Using the word "inverters" as the filter, copy each matching line from the records.

------ RECORDED DATA ------

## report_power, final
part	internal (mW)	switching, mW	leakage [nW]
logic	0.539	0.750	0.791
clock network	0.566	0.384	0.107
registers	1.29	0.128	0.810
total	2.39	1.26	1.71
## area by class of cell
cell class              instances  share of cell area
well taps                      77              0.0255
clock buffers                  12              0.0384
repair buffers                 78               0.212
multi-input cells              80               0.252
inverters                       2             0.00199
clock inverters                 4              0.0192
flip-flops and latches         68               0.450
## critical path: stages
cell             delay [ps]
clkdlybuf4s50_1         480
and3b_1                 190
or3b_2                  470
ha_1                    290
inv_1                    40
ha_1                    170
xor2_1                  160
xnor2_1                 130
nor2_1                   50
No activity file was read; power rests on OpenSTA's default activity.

------
------ RECORDED DATA ------

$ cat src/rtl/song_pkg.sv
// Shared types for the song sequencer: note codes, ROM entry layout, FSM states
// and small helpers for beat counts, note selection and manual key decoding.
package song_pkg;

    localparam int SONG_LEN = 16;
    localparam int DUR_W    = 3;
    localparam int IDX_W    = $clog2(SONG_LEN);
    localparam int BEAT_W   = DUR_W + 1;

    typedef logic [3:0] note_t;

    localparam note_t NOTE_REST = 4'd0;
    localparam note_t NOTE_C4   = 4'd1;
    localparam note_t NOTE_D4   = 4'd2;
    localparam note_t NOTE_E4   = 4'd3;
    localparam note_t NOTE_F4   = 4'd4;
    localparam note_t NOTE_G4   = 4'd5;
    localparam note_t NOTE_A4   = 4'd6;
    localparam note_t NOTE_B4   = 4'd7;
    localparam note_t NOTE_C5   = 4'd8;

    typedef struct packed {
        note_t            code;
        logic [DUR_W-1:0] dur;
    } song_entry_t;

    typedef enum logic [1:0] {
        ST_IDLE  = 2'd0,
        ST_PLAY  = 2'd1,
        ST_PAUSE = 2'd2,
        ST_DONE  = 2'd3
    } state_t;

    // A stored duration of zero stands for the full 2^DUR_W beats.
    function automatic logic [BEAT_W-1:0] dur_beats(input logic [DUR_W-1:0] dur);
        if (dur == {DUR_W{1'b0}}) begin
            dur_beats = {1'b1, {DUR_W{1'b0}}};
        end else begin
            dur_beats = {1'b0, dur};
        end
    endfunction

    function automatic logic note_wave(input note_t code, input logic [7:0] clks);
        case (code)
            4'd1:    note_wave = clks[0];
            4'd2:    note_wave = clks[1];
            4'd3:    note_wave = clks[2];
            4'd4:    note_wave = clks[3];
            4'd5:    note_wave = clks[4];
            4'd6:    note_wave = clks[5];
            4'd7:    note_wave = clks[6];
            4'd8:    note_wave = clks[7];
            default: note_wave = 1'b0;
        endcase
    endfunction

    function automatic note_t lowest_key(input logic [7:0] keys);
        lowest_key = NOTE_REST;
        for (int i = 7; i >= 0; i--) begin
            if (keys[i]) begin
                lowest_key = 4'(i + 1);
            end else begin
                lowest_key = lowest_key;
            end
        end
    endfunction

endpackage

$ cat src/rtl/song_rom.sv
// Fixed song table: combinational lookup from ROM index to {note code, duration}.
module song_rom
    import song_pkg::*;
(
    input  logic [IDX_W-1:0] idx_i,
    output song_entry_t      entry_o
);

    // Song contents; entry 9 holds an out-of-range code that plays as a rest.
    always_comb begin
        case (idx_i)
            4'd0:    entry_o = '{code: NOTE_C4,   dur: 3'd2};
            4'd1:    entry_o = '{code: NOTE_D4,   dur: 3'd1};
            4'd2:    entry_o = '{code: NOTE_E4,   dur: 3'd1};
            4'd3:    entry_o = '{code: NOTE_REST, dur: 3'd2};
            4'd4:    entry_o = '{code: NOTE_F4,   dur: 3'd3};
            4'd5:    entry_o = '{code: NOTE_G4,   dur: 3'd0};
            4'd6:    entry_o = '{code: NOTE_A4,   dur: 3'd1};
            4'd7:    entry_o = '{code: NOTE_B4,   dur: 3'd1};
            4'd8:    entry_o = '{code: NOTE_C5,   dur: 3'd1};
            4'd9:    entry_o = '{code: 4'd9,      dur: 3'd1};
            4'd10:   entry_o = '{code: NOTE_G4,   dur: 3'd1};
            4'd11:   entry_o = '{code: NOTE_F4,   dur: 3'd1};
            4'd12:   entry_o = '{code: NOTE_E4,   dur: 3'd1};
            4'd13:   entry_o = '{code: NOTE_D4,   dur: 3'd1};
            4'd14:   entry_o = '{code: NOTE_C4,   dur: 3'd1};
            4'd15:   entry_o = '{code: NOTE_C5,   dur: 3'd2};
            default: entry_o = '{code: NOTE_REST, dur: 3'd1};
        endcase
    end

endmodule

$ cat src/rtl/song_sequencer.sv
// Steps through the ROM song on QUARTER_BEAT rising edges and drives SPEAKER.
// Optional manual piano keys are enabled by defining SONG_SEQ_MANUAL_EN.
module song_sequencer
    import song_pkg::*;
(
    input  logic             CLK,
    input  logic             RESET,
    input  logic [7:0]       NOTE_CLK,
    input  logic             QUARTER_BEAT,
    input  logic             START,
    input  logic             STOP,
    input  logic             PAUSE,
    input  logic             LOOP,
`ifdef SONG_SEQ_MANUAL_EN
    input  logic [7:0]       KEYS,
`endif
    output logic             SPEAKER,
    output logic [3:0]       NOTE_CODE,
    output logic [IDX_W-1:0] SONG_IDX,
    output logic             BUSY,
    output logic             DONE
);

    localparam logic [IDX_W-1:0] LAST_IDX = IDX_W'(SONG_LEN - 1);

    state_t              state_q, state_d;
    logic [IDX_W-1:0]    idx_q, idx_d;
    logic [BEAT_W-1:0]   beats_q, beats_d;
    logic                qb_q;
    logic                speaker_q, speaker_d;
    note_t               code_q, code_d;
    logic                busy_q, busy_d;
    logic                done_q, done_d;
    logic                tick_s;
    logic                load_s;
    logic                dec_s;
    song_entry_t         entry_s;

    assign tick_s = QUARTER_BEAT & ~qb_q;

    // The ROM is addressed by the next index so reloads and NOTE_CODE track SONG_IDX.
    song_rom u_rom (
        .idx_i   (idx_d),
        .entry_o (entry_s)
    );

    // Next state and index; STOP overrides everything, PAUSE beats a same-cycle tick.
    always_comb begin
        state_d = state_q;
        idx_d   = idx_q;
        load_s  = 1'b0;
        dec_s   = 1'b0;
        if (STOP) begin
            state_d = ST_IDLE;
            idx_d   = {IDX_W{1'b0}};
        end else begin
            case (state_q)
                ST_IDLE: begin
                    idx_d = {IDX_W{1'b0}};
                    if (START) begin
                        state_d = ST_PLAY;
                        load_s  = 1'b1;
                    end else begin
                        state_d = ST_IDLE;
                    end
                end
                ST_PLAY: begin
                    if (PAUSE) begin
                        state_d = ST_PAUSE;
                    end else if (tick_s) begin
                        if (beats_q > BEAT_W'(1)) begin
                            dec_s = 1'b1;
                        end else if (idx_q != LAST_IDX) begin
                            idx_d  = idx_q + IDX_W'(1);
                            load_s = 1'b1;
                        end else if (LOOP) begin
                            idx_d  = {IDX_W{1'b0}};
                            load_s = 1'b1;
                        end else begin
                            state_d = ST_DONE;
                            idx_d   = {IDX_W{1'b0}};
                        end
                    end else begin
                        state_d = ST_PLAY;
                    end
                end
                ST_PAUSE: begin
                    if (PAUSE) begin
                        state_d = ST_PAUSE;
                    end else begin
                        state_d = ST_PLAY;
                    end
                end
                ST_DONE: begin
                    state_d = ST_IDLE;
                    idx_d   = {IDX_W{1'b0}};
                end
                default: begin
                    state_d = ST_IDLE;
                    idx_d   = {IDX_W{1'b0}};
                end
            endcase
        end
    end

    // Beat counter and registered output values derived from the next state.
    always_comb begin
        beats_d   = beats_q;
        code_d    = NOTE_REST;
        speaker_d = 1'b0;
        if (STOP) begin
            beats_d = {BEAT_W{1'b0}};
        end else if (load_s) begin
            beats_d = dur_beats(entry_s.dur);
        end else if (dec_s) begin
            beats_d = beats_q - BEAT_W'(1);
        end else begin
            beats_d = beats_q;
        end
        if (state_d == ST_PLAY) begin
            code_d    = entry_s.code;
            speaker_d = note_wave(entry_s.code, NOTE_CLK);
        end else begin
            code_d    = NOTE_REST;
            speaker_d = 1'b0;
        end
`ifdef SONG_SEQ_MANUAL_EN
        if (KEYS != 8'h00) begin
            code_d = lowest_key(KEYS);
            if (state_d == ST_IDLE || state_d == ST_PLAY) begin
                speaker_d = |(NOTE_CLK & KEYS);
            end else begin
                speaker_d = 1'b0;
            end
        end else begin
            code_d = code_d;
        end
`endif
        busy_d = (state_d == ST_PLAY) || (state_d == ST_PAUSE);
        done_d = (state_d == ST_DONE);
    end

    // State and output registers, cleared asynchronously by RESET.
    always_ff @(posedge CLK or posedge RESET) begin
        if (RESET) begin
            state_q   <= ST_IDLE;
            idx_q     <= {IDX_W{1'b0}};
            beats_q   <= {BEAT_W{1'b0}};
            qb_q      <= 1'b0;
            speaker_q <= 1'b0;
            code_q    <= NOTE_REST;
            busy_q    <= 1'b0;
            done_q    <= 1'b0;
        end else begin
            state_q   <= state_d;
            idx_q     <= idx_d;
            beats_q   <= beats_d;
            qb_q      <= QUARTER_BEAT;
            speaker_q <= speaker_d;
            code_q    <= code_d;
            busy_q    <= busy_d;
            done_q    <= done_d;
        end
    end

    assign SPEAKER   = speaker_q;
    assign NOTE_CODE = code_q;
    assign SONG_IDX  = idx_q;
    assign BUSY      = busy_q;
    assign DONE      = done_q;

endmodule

------

#### [EXERCISE ANSWER]
inverters                       2             0.00199
clock inverters                 4              0.0192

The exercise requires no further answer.